§ **Assigned task**
The response must reproduce exactly every line of the material below holding the word "busy".

Content starts

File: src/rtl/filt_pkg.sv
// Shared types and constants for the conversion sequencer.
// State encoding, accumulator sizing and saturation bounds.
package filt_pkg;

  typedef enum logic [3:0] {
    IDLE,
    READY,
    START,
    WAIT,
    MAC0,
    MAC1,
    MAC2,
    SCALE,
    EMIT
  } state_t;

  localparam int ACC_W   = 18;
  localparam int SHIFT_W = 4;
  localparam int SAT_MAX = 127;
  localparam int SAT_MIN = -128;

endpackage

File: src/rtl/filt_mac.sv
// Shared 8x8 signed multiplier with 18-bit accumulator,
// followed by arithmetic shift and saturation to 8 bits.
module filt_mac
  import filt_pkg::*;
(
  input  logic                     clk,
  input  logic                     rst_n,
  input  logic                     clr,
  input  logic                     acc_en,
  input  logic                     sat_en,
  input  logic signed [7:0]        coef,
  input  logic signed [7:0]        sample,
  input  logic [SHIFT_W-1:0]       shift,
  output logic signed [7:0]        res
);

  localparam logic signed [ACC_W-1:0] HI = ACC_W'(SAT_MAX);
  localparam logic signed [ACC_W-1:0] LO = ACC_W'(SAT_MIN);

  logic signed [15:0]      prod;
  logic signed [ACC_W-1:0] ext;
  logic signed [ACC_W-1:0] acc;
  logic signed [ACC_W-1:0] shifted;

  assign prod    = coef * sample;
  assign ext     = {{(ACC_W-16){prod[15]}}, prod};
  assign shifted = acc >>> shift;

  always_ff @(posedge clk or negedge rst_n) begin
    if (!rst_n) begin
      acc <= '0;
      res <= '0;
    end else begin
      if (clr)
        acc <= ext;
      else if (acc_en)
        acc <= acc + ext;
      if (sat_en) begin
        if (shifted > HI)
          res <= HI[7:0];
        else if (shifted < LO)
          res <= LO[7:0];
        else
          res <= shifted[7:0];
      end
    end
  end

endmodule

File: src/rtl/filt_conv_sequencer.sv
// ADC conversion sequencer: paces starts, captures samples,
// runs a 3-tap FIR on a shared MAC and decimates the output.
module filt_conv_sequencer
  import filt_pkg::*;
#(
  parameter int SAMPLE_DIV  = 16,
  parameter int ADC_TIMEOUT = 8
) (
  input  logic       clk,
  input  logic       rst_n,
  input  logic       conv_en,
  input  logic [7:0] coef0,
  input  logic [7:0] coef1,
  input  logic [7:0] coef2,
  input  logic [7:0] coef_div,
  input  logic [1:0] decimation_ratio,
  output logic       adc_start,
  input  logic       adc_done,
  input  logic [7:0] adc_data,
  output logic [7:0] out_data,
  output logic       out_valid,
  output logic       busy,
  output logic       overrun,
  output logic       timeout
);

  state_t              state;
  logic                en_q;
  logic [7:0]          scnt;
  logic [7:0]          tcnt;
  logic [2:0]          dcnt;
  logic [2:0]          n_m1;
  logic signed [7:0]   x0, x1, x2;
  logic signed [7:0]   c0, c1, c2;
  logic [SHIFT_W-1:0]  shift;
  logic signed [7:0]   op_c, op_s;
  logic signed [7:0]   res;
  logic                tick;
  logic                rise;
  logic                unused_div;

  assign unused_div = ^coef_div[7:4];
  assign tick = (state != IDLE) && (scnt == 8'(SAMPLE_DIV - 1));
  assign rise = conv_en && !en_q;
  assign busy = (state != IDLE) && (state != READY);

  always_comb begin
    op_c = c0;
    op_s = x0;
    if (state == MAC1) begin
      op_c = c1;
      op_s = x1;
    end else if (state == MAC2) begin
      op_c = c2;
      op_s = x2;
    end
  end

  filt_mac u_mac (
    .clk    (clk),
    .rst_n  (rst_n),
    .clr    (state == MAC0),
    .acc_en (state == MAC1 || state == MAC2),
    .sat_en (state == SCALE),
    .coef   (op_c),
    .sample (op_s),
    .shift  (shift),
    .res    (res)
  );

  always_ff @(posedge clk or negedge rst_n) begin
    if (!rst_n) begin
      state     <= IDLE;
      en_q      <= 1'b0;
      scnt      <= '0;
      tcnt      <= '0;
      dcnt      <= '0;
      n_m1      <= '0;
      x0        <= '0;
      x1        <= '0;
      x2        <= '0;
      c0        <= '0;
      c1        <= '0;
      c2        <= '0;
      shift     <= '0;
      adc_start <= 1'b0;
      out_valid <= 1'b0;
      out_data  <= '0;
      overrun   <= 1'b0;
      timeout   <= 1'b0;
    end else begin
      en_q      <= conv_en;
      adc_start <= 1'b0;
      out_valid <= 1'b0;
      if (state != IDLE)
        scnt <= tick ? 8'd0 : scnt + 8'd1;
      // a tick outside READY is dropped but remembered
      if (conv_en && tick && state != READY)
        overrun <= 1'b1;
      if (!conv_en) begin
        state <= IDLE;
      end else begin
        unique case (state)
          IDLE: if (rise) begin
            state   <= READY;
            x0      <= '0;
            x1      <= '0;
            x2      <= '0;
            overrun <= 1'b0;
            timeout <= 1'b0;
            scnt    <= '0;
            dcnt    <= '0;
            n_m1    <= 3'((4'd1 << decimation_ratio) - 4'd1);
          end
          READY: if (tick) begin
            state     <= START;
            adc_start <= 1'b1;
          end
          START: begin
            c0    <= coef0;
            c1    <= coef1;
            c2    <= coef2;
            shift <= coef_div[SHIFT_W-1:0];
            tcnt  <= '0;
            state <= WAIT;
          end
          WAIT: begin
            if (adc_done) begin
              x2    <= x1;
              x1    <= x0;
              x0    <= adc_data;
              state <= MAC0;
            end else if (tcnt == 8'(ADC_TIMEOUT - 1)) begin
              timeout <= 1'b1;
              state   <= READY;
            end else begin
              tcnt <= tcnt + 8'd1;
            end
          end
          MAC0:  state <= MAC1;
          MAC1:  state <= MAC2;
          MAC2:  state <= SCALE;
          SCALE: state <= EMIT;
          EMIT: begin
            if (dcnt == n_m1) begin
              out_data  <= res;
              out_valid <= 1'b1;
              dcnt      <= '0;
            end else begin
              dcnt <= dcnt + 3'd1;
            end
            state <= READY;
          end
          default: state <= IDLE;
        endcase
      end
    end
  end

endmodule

Content ends

§ **Written answer**
  output logic       busy,
  assign busy = (state != IDLE) && (state != READY);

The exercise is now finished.